Com um efetivo de 300 homens, a PMA (Polícia Militar Ambiental) iniciou, na manhã desta terça-feira (15), a Operação Semana Santa. Neste ano, a fiscalização será intensificada no Rio Aquidauana, por ser bastante piscoso, com várias cidades lindeiras, tradição de pesca desportiva e profissional, além da existência de vários hotéis pesqueiros e ranchos de lazer.
O Posto Avançado localizado na Cachoeira do Sossego, no Rio Aquidauana, em Rochedo, montado durante a piracema, continuará funcionando em razão do alto índice de pesca predatória na região.

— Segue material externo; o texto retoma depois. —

[src/rtl/uart_frame_parser.sv]
// Byte-stream frame parser: SYNC, CMD, LEN, payload, additive checksum.
// A checked frame is held in a payload buffer until the consumer acknowledges it.
module uart_frame_parser #(
   parameter logic [7:0] SYNC_BYTE = 8'hAA,
   parameter int         MAX_LEN   = 16,
   parameter int         TIMEOUT   = 2000,
   localparam int        AW        = (MAX_LEN > 1) ? $clog2(MAX_LEN) : 1
) (
   input  logic          CLK,
   input  logic          RESET,
   input  logic [7:0]    RX_DATA,
   input  logic          RX_EN,
   output logic          FRAME_VALID,
   input  logic          FRAME_ACK,
   output logic [7:0]    FRAME_CMD,
   output logic [7:0]    FRAME_LEN,
   input  logic [AW-1:0] RD_ADDR,
   output logic [7:0]    RD_DATA,
   output logic          ERROR,
   output logic [1:0]    ERR_CODE
);

   localparam int TW = (TIMEOUT > 1) ? $clog2(TIMEOUT + 1) : 1;

   typedef enum logic [2:0] {
      ST_HUNT    = 3'd0,
      ST_CMD     = 3'd1,
      ST_LEN     = 3'd2,
      ST_PAYLOAD = 3'd3,
      ST_CHECK   = 3'd4,
      ST_HOLD    = 3'd5
   } state_t;

   state_t        r_state;
   logic [7:0]    r_cmd;
   logic [7:0]    r_len;
   logic [7:0]    r_sum;
   logic [7:0]    r_idx;
   logic [TW-1:0] r_tmo;
   logic [7:0]    r_frame_cmd;
   logic [7:0]    r_frame_len;
   logic [7:0]    r_rd_data;
   logic          r_valid;
   logic          r_error;
   logic [1:0]    r_err_code;
   logic [7:0]    r_buf [2**AW];

   logic          w_buf_we;
   logic [AW-1:0] w_wr_addr;
   logic          w_tmo_hit;
   logic [7:0]    w_sum_next;

   assign w_buf_we   = (r_state == ST_PAYLOAD) && RX_EN;
   assign w_wr_addr  = r_idx[AW-1:0];
   assign w_tmo_hit  = (r_tmo == TW'(TIMEOUT - 1));
   assign w_sum_next = r_sum + RX_DATA;

   // Payload storage has no reset; only written while collecting payload bytes.
   always_ff @(posedge CLK) begin
      if (w_buf_we) begin
         r_buf[w_wr_addr] <= RX_DATA;
      end
   end

   always_ff @(posedge CLK or posedge RESET) begin
      if (RESET) begin
         r_state     <= ST_HUNT;
         r_cmd       <= 8'h00;
         r_len       <= 8'h00;
         r_sum       <= 8'h00;
         r_idx       <= 8'h00;
         r_tmo       <= {TW{1'b0}};
         r_frame_cmd <= 8'h00;
         r_frame_len <= 8'h00;
         r_rd_data   <= 8'h00;
         r_valid     <= 1'b0;
         r_error     <= 1'b0;
         r_err_code  <= 2'd0;
      end else begin
         r_error   <= 1'b0;
         r_rd_data <= r_buf[RD_ADDR];
         case (r_state)
            ST_HUNT: begin
               r_valid <= 1'b0;
               r_tmo   <= {TW{1'b0}};
               if (RX_EN && (RX_DATA == SYNC_BYTE)) begin
                  r_state <= ST_CMD;
               end
            end
            ST_CMD, ST_LEN, ST_PAYLOAD, ST_CHECK: begin
               if (RX_EN) begin
                  r_tmo <= {TW{1'b0}};
                  case (r_state)
                     ST_CMD: begin
                        r_cmd   <= RX_DATA;
                        r_sum   <= RX_DATA;
                        r_state <= ST_LEN;
                     end
                     ST_LEN: begin
                        r_len <= RX_DATA;
                        r_sum <= w_sum_next;
                        r_idx <= 8'h00;
                        if (RX_DATA > 8'(MAX_LEN)) begin
                           r_error    <= 1'b1;
                           r_err_code <= 2'd1;
                           r_state    <= ST_HUNT;
                        end else if (RX_DATA == 8'h00) begin
                           r_state <= ST_CHECK;
                        end else begin
                           r_state <= ST_PAYLOAD;
                        end
                     end
                     ST_PAYLOAD: begin
                        r_sum <= w_sum_next;
                        // Index stops at the last byte so it never passes MAX_LEN-1.
                        if (r_idx == (r_len - 8'd1)) begin
                           r_state <= ST_CHECK;
                        end else begin
                           r_idx <= r_idx + 8'd1;
                        end
                     end
                     ST_CHECK: begin
                        if (RX_DATA == r_sum) begin
                           r_frame_cmd <= r_cmd;
                           r_frame_len <= r_len;
                           r_valid     <= 1'b1;
                           r_state     <= ST_HOLD;
                        end else begin
                           r_error    <= 1'b1;
                           r_err_code <= 2'd2;
                           r_state    <= ST_HUNT;
                        end
                     end
                     default: r_state <= ST_HUNT;
                  endcase
               end else if (w_tmo_hit) begin
                  r_tmo      <= {TW{1'b0}};
                  r_error    <= 1'b1;
                  r_err_code <= 2'd3;
                  r_state    <= ST_HUNT;
               end else begin
                  r_tmo <= r_tmo + TW'(1);
               end
            end
            ST_HOLD: begin
               // A byte arriving while a frame is held is an overrun, even on the ack cycle.
               if (RX_EN) begin
                  r_error    <= 1'b1;
                  r_err_code <= 2'd0;
               end
               if (FRAME_ACK) begin
                  r_valid <= 1'b0;
                  r_state <= ST_HUNT;
               end
            end
            default: begin
               r_valid <= 1'b0;
               r_state <= ST_HUNT;
            end
         endcase
      end
   end

   assign FRAME_VALID = r_valid;
   assign FRAME_CMD   = r_frame_cmd;
   assign FRAME_LEN   = r_frame_len;
   assign RD_DATA     = r_rd_data;
   assign ERROR       = r_error;
   assign ERR_CODE    = r_err_code;

endmodule

[config.mk]
export PLATFORM = sky130hd
export DESIGN_NAME = uart_frame_parser
export DESIGN_NICKNAME = d
export VERILOG_FILES = /design/src/rtl/uart_frame_parser.sv
export SDC_FILE = /design/constraint.sdc
export NUM_CORES = 1
export LEC_CHECK = 0
export BUFFER_PORTS_ARGS = -buffer_cell sky130_fd_sc_hd__buf_2
export CAP_MARGIN = 20
export CORE_ASPECT_RATIO = 0.8
export CORE_MARGIN = 4
export CORE_UTILIZATION = 55
export DETAILED_ROUTE_END_ITERATION = 7
export GPL_TIMING_DRIVEN = 1
export PLACE_DENSITY_LB_ADDON = 0.2
export RECOVER_POWER = 25
export SETUP_SLACK_MARGIN = 0.5
export SLEW_MARGIN = 25
export SYNTH_ARGS = -nofsm -noshare
export SYNTH_HDL_FRONTEND = slang
export SYNTH_SLANG_ARGS = --single-unit
export TNS_END_PERCENT = 1
[constraint.sdc]
create_clock -name CLK -period 2.6 [get_ports CLK]
set_input_delay 0.13 -clock CLK [delete_from_list [all_inputs] [get_ports CLK]]
set_output_delay 0.13 -clock CLK [all_outputs]
set_load 0.1 [all_outputs]
Word level (Yosys, flattened, before mapping):

Memories as Yosys holds them, arrays and structs flattened. A register that Yosys moved wholly into a read port is not among the register bits.
Cells that the tools add are included.
W data, S select, Z words.

* register bits after elaboration: 66
* RAM bits: 128
* input port bits: 16
* output and inout bits: 28
* memories: 1

Memories
* r_buf: words 16, width 8, rd ports 1, clocked after Yosys merged registers in 1, wr ports 1, RTL line 46 `logic [7:0] r_buf [2**AW];`

* add/subtract/negate cells: 4
* $lt $le $gt $ge: 1
* equality and inequality tests: 21
* multiplexer cells: 37
* reductions and logical operators: 18

Operators by type and width (count)
* $pmux W8 S2: 2
* $mux W3: 8
* $mux W11: 2
* $pmux W11 S2: 1
* $eq A8 B8 Y1: 2
* $ne A4 B4 Y1 const B: 4
* $reduce_and A4 Y1: 4
* $ne A2 B2 Y1 const B: 7
* $pmux W3 S4: 1
* $add A11 B1 Y11 const B: 1
* $eq A11 B11 Y1 const B: 1
* $mux W1: 11
* $mux W2: 5
* $pmux W3 S3: 1
* $reduce_and A3 Y1: 3
* $add A8 B1 Y8 const B: 1
* $add A8 B8 Y8: 1
* $eq A8 B8 Y1 const B: 1
* $gt A8 B5 Y1 const B: 1
* $logic_not A8 Y1: 1
* $mux W8: 1
* $pmux W2 S2: 2
* $reduce_bool A2 Y1: 4
* $sub A8 B1 Y8 const B: 1
* 10 further kinds: 15

Depth between registers and ports, before layout:

Gate-level depths: netlist (run 1).

* depth in word-level cells: 6
* mapped depth: 10

Worst setup path after synthesis (run 1):

OpenSTA, ideal clock, no wires.

* path kind: flip-flop to flip-flop
* start: register r_len[0]
* end: register r_state[0]
* setup time: 0.125 ns
* data arrival time: 2.236 ns
* required time: 2.475 ns
* slack: 0.239 ns
* cell stages (with the launch flop): 9
* path through: dfrtp_1 -> inv_1 -> ha_1 -> or3b_1 -> nor3_1 -> xnor2_1 -> a2111oi_4 -> o21ai_2 -> mux2_4

* longest elaborated chain between the ends: 4

RTL lines
* from (decl): RTL line 36 `logic [7:0] r_len;`
* from (signal assigned): RTL line 69 `r_len <= 8'h00;`
* from (signal assigned): RTL line 100 `r_len <= RX_DATA;`
* $sub A8 B1 Y8: RTL line 116 `if (r_idx == (r_len - 8'd1)) begin`
* $eq A8 B8 Y1: RTL line 116
* $ne A4 B4 Y1 (no source line)
* $reduce_and A4 Y1 (no source line)
* to (signal assigned): RTL line 117 `r_state <= ST_CHECK;`
* to (signal assigned): RTL line 127 `r_state <= ST_HOLD;`
* to (signal assigned): RTL line 131 `r_state <= ST_HUNT;`
* to (decl): RTL line 34 `state_t r_state;`

Every way passes these cells.
A chain may end at the register's enable or synchronous reset.

Final worst setup path (run 1):

* start: register r_len[1]
* end: register r_state[0]

Same word-level chain as after synthesis.

==> metrics.txt, run 1 <==
maximum fanout along the worst path=8; largest clock skew in the final design=10.4 ps; number of cells on the worst reg-to-reg path=9; combinational family with the most area after synthesis=multiplexers; detail-routed via count per cell=5.88; gate family responsible for the most delay along the worst path=simple AND/OR/NAND/NOR gates; root buffer selected by CTS=clkbuf_16; synthesized netlist cell count=582; Post-Synth Simple-Gate Area=0.0905; standby leakage power=0.00386 uW; clock sink count=202; Worst path slowest cell=dfrtp_1; Req. time, crit path=2970 ps; global-route wire length before repair=30300 um; Peak supply drop=0.516 mV; unrepaired setup endpoints after global routing=yes; Max Fclk=422 MHz; warnings from Yosys=0; Overflow after GRT=0; Final Critical Period=2370 ps; final cycle utilization of the critical path=0.912; proportion of synthesized area in mux cells=0.142; TritonCTS clock tree=built; synthesis-to-finish area growth=16.5%; post-synthesis cell type count=54; drt first-iter violations=565; XOR/XNOR share of the synthesized area=0.0273; worst-margin pin slew=1280 ps; vias in the first global route=5302; endpoint of the worst register-to-register path=r_state[0]; logic gate share of total power=0.240; worst hold path class=in2reg; final max-slew violation count=0; Inserted Clock Buffers=21; RePlAce Congestion=0.855; Longest Clk Path Bufs=3; number of nets in the final layout=699; register bit count reported by yosys=202; register share of total power=0.444; critical path type=reg2reg; Max-Cap Viols=0; die outline area=0.0179 mm2; Hold Vio Cnt, Final=0; flop2flop setup slack=230 ps; largest net degree at the start of global routing=43; asr flop ratio synth=0.366; portion of the post-synthesis area used by sequential elements=0.657; count of buffers from port buffering=43; vertical extent of the die=120 um; initial antenna violation count=0; aggregate negative setup slack=0 ps; Synth Net Count=612; final routed wire length divided by cell count=21.2 um; H-tree level count=1; Placed Cells incl. Taps=848; Relative slew margins=0.149; DRC viols=0; share of final-layout standard cells stronger than drive strength 1=0.269; number of non-filler instances in the completed layout=894; number of endpoints failing setup at the final stage=0; placeable core area=0.0152 mm2; overall die width=148 um; number of buffers and inverters on the critical path=2; fraction of the mapped netlist area in adder cells=0.0211; remaining antenna violation count=0; dpl hpwl=12500 um; Power Density=895 mW/mm2; syn avg cell area=14.9 um2; clock insertion delay at the later pin of the skew report=490 ps; Max stage delay on crit path=410 ps; cell internal power dissipation=6270 uW; number of primary I/O pins=44; Arr. time, crit path=2740 ps; count of flip-flops with a built-in enable after synthesis=128; Switching Share=0.307; net switching power of the design=2770 uW; run status=finished clean; DRT Wirelength=19000 um; hold depth=3; Final Hold Slack=49.6 ps; CP startpoint kind=flop; total iterations of the first detailed-routing run=5; launch instance of the worst min-delay path=RX_EN; endpoint of the worst hold path=r_state[2]; Tot GR Track Use=0.220; start of the worst register-to-register path=r_len[1]; clock-pin slew on the worst setup and hold paths=60 ps; row count=40; prevailing post-synth register cell=edfxtp_1; sequence of cells on the critical path=inv_2 > ha_4 > or3b_4 > nor3_4 > xnor2_2 > a2111oi_4 > buf_6 > o21ai_4 > mux2_4; share of the synthesized area in compound gates (AO/OA/AOI/OAI)=0.0446; Inserted Diodes=0; post-synthesis cell area=0.00867 mm2; crit end category=flop; starting density of the core=0.570; count of vias placed by the detailed router=5259; clock group share of total power=0.316
-- Yosys cell counts, types with 2 or more instances --
cell type    n  area share
xor2_1       8      0.0081
nor2_1      53       0.023
nand3_1      7      0.0040
buf_1        2     0.00087
nor4_1       5      0.0036
buf_2        5      0.0029
and2_1       2      0.0014
mux4_2      40        0.10
nor3_1      16      0.0092
dfrtp_1     74        0.21
nand2_1     57       0.025
or3_1        2      0.0014
nand4_1      8      0.0058
o21bai_1     2      0.0017
clkbuf_1    17      0.0074
ha_1        13       0.019
edfxtp_1   128        0.44
o211ai_1     2      0.0017
inv_1       15      0.0065
mux2i_1      6      0.0069
xnor2_1     19       0.019
and3_1       4      0.0029
or4_1        2      0.0017
a21oi_1     13      0.0075
o21ai_0     23       0.013
a21o_1       2      0.0017
mux2_2      23       0.030
nand2b_1     3      0.0022
nor2b_1      5      0.0036
a31oi_1      2      0.0014
-- per-stage QoR --
stage	utilization	cell area (um2)	total power, uW	setup WS, ps
detailed placement	0.614	9350	6080	174
global placement	0.614	9350	5990	296
floorplan	-	8670	5560	344
global route	0.664	10100	9490	144
finish	0.664	10100	9040	230
CTS	0.661	10100	8970	279
-- registers in the layout (all words and copies together), names as in the netlist --
name	flops
ERROR	1
ERR_CODE	2
FRAME_CMD	8
FRAME_LEN	8
FRAME_VALID	1
RD_DATA	8
r_buf	128
r_cmd	8
r_idx	8
r_len	8
r_state	3
r_sum	8
r_tmo	11
-- per-layer routing --
metal  track usage  vias to the layer above  share of wire
met3        0.0491                       26          0.076
met5             0                        -              0
met2         0.340                      197           0.47
met4        0.0450                        0          0.017
li1              -                     2355              -
met1         0.328                     2681           0.44
-- worst max-delay path by stage --
stage                        start          to  slack (ps)  cells after the start
final                     r_len[1]  r_state[0]         230                      9
after global routing      r_len[1]  r_state[0]         140                      9
after CTS                 r_len[0]  r_state[0]         280                      9
after detailed placement  r_len[0]    r_idx[7]         170                     10
after global placement    r_len[0]    r_idx[7]         300                     10
after floorplan           r_len[0]  r_state[0]         340                      6
-- layout make-up --
type                    instances  area [um2]
flip-flops and latches        202        5700
fillers                      1087        5110
multi-input cells             341        2890
repair buffers                 88         546
clock buffers                  25         541
well taps                     210         263
clock inverters                13         120
inverters                      15        57.6
-- cells in the final DEF, fill, tap and decap left out, types with 4 or more instances in the layout --
master	n
a21oi_1	13
dfrtp_1	74
buf_2	35
nor3_1	15
nand4_1	8
mux4_2	40
nand3_1	7
ha_1	12
and3_1	4
xnor2_1	18
nor2_1	53
nor2b_1	4
o21ai_0	23
edfxtp_1	128
mux2_2	23
buf_4	36
nand2_1	57
clkinv_2	5
inv_1	12
clkbuf_16	21
xor2_1	8
mux2i_1	6
clkbuf_1	17
-- worst reg2reg max path: stages, from the launching register on --
cell,delay (ps)
dfrtp_1,410
inv_2,110
ha_4,140
or3b_4,400
nor3_4,210
xnor2_2,120
a2111oi_4,310
buf_6,200
o21ai_4,70
mux2_4,310
-- power by group through the flow --
stage	Clock (uW)	Combinational, uW	Sequential (uW)
2_1_floorplan	0	1370	4190
3_3_place_gp	0	1950	4040
3_5_place_dp	0	2020	4060
4_1_cts	2910	2070	3990
5_1_grt	3060	2370	4060
6_report	2860	2170	4010
-- timing repair --
action,CTS,global route
setup endpoints to repair,47,174
gates resized for setup,4,9
pin swaps,0,4
setup buffers,2,4
endpoints found under the hold margin,41,0
hold buffers,2,0
-- logic make-up after synthesis --
logic type                 Yosys count
buffers and inverters               39
and+or+nand+nor                    171
DFF                                202
AOI/OAI and AO/OA                   59
muxes                               70
adders and majority gates           14
xor gates and xnor gates            27
Power figures use the tool's default switching activity.
==> run 2: changes to the inputs <==
BUFFER_PORTS_ARGS = not set   (was -buffer_cell sky130_fd_sc_hd__buf_2)
DONT_BUFFER_PORTS = 1   (was not set)
==> metrics.txt, run 2 (same netlist as run 1, synthesis figures left out) <==
run status=finished with violations; failing checks=max-capacitance violations, max-slew violations; biggest registers after layout=r_buf: 128 flops, r_tmo: 11 flops; aggregate negative setup slack=0 ps; clock sink count=202; cell area reported after detailed placement=0.00907 mm2; Tot GR Track Use=0.220; number of cells on the worst reg-to-reg path=7; leading cell types in the layout, fill and taps excluded=edfxtp_1 (128), dfrtp_1 (73), nand2_1 (57); core occupancy in the finished layout=0.655; final routed wire length divided by cell count=22.3 um; crit end category=flop; Req. time, crit path=2980 ps; max reg flops=128; unrepaired setup endpoints after global routing=yes; number of nets in the final layout=659; largest register by flop count=r_buf; placeable core area=0.0152 mm2; root buffer selected by CTS=clkbuf_16; drt first-iter violations=431; Peak supply drop=0.493 mV; Overflow after GRT=0; share of final-layout standard cells stronger than drive strength 1=0.224; final max-slew violation count=55; cell internal power dissipation=6270 uW; global-route wire length before repair=30000 um; CP startpoint kind=flop; die outline area=0.0179 mm2; maximum fanout along the worst path=8; final critical-path setup slack=242 ps; RePlAce Congestion=0.834; standby leakage power=0.00372 uW; Hold Vio Cnt, Final=0; total power consumption of the routed design=8970 uW; largest clock skew in the final design=9.28 ps; detail-routed via count per cell=5.95; register share of total power=0.469; TritonCTS clock tree=built; vias in the first global route=5160; Relative slew margins=-0.379; remaining antenna violation count=0; worst-margin pin slew=2070 ps; logic gate share of total power=0.211; vertical extent of the die=120 um; overall die width=148 um; largest net degree at the start of global routing=55; hold depth=3; H-tree level count=1; critical path type=reg2reg; Inserted Diodes=0; total iterations of the first detailed-routing run=4; Power Density=901 mW/mm2; count of vias placed by the detailed router=5069; clock-pin slew on the worst setup and hold paths=60 ps; synthesis-to-finish area growth=14.9%; fin area=0.00996 mm2; most common cell after layout, fill and taps aside=edfxtp_1; final cycle utilization of the critical path=0.907; Longest Clk Path Bufs=3; DRC viols=0; clock group share of total power=0.320; number of endpoints failing setup at the final stage=0; Max-Cap Viols=1; DRT Wirelength=19000 um; Arr. time, crit path=2730 ps; count of buffers from port buffering=0; net switching power of the design=2700 uW; dpl hpwl=11300 um; row count=40; initial antenna violation count=0; clock insertion delay at the later pin of the skew report=490 ps; Inserted Clock Buffers=20; starting density of the core=0.570; worst hold path class=in2reg; number of primary I/O pins=44; Switching Share=0.301; Max Fclk=424 MHz; post-placement worst setup slack=174 ps; Final Critical Period=2360 ps
-- run 2: cell count changes in the layout (fill, tap and decap cells not counted), sizes merged --
| cell | before | now |
|---|---|---|
| clkinv | 8 | 3 |
| dlygate4sd3 | 2 | 15 |
| bufinv | 2 | 1 |
| clkbuf | 38 | 33 |
| clkinvlp | 3 | 0 |
| buf | 73 | 32 |
-- run 2: path summary, 6_finish.rpt --
path / start / to / slack [ps]
setup / recovery: r_len[0] / r_state[0] / 240
hold / removal: RX_EN / r_state[0] / 30
setup reg to reg: r_len[0] / r_state[0] / 240
hold reg to reg: r_sum[2] / r_sum[2] / 490
max in group asynchronous: RESET / r_len[2] / 590
min in group asynchronous: RESET / FRAME_CMD[7] / 770
-- run 2: final cells by class --
cell class	instances	area [um2]
multi-input cells	341	2880
clock inverters	4	43.8
flip-flops and latches	202	5700
inverters	15	56.3
clock buffers	31	618
fillers	1094	5250
well taps	210	263
repair buffers	49	404
-- run 2: power by group through the flow --
stage / combinational [uW] / clock, uW / sequential [uW]
after floorplan: 1370 / 0 / 4190
after global placement: 1630 / 0 / 4250
after detailed placement: 1690 / 0 / 4270
after CTS: 1860 / 2930 / 4200
after global routing: 2090 / 3090 / 4240
final: 1890 / 2870 / 4210
-- run 2: worst max-delay path, stage by stage, from the launching register on --
cell and delay, ps:
dfrtp_1 400, or4_4 570, a2111oi_4 230, nor2_2 100, a2111oi_4 360, buf_6 190, o21ai_2 80, mux2_4 310
-- run 2: metal layers --
metal,vias to the layer above,part of all wire,track usage
li1,2273,-,-
met1,2599,0.44,0.330
met2,176,0.46,0.338
met3,21,0.085,0.0577
met4,0,0.011,0.0340
met5,-,0,0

De acordo com a PMA, outras cidades interioranas banhadas por rios piscosos, como Coxim, Corumbá e Miranda, também receberão atenção especial. A fiscalização já vem sendo intensificada desde o dia 08, em virtude das pescas, já que, segundo a tradição religiosa, consome-se peixe durante a Semana Santa.

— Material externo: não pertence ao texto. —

File: src/rtl/sh7604_ibus_arb_pkg.sv
// Shared types for the SH7604 internal-bus arbiter.
// Optional fairness token: build with SH7604_IBUS_ARB_FAIR_EN defined.
package sh7604_ibus_arb_pkg;

  localparam int unsigned IBUS_CF_BURST_LEN = 4;

  typedef enum logic [1:0] {
    StIdle   = 2'd0,
    StOwn    = 2'd1,
    StBurst  = 2'd2,
    StLocked = 2'd3
  } IbusArbState_t;

  typedef enum logic [1:0] {
    MstNone = 2'd0,
    MstCpu  = 2'd1,
    MstCf   = 2'd2,
    MstDma  = 2'd3
  } IbusMst_t;

endpackage

File: src/rtl/sh7604_ibus_arb_prio.sv
// Fixed-priority winner select (DMA > CF > CPU) with an optional one-shot CPU fairness token.
// The token is only armed when SH7604_IBUS_ARB_FAIR_EN is defined.
module sh7604_ibus_arb_prio
  import sh7604_ibus_arb_pkg::*;
(
  input  logic     i_clk,
  input  logic     i_rst,
  input  logic     i_ce_r,
  input  logic     i_cpu_req,
  input  logic     i_cf_req,
  input  logic     i_dma_req,
  input  logic     i_dma_done,
  input  logic     i_take,
  output IbusMst_t o_win
);

`ifdef SH7604_IBUS_ARB_FAIR_EN
  localparam bit FairEn = 1'b1;
`else
  localparam bit FairEn = 1'b0;
`endif

  logic r_tok;

  always_comb begin
    o_win = MstNone;
    if (FairEn && r_tok && i_cpu_req) begin
      o_win = MstCpu;
    end else if (i_dma_req) begin
      o_win = MstDma;
    end else if (i_cf_req) begin
      o_win = MstCf;
    end else if (i_cpu_req) begin
      o_win = MstCpu;
    end
  end

  // Token is spent by the first CPU grant after a DMA beat that left the CPU waiting.
  always_ff @(posedge i_clk) begin
    if (i_rst) begin
      r_tok <= 1'b0;
    end else if (i_ce_r) begin
      if (i_take && (o_win == MstCpu)) begin
        r_tok <= 1'b0;
      end else if (FairEn && i_dma_done && i_cpu_req) begin
        r_tok <= 1'b1;
      end
    end
  end

endmodule
## config.mk

```make
export PLATFORM = sky130hd
export DESIGN_NAME = keypad_emulator_flat
export DESIGN_NICKNAME = d
export VERILOG_FILES = /design/src/rtl/keypad_emulator_if.sv /design/src/rtl/keypad_emulator.sv /design/src/flat_wrapper.sv
export SDC_FILE = /design/constraint.sdc
export NUM_CORES = 1
export LEC_CHECK = 0
export CAP_MARGIN = 5
export CORE_ASPECT_RATIO = 0.75
export CORE_MARGIN = 3
export CORE_UTILIZATION = 39
export CTS_BUF_LIST = sky130_fd_sc_hd__clkbuf_2
export DETAILED_ROUTE_END_ITERATION = 6
export REMOVE_ABC_BUFFERS = 1
export SYNTH_ARGS = -nofsm -noshare
export SYNTH_HDL_FRONTEND = slang
export SYNTH_SLANG_ARGS = --single-unit
```

## constraint.sdc

```tcl
create_clock -name clk -period 2.4 [get_ports clk]
set_input_delay 0.72 -clock clk [delete_from_list [all_inputs] [get_ports clk]]
set_output_delay 0.72 -clock clk [all_outputs]
set_load 0.01 [all_outputs]
```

Além do monitoramento em áreas de pesca, serão realizadas barreiras, combate ao desmatamento e a carvoarias irregulares, extração e transporte de madeira e carvão ilegais, crimes contra a fauna e outros crimes ambientais, assim como visitas às propriedades rurais.
Quatro equipes da Capital estarão em áreas mais críticas, fiscalizando todos os tipos de crime e infrações ambientais. A PMA espera que este ano seja tão tranquilo quanto o anterior, em que foram apreendidas redes em rios com quase 100 quilos de peixes vivos, que foram soltos, e apenas 17 autuados.
A Operação Semana Santa segue até o próximo dia 22.
Alerta
O Comando da PMA alerta para a utilização dos recursos naturais dentro do que permite a legislação, uma vez que as penalidades administrativas e criminais são pesadas, podendo chegar a R$ 50 milhões e até cinco anos de reclusão.
Informações sobre pesca, como retirar a licença de pesca e outras estão disponíveis no
site da PMA. Todas as subunidades da PMA também disponibilizam o Manual do Pescador 2014, que contém a legislação de pesca para as Bacias dos rios Paraná e Paraguai.
Outro alerta é quanto à origem do pescado adquirido durante a Semana Santa. A orientação é para comprar peixe de estabelecimentos autorizados e não de ambulantes ou beiras de estradas, pois a penalidade para quem adquire, transporta e pratica pesca predatória é pesada.
Na área criminal, as pessoas são encaminhadas às delegacias de polícia, autuadas em flagrante delito e poderão, se condenadas, pegar pena de um a três anos de detenção (lei federal 9.605/1998). Na esfera administrativa, a multa é de R$ 700,00 a R$ 100 mil, mais R$ 20,00 por quilo do pescado irregular (decreto federal 6.514/2008). Ainda cabe apreensão de todo o produto da pesca, petrechos, veículos, barcos e motores.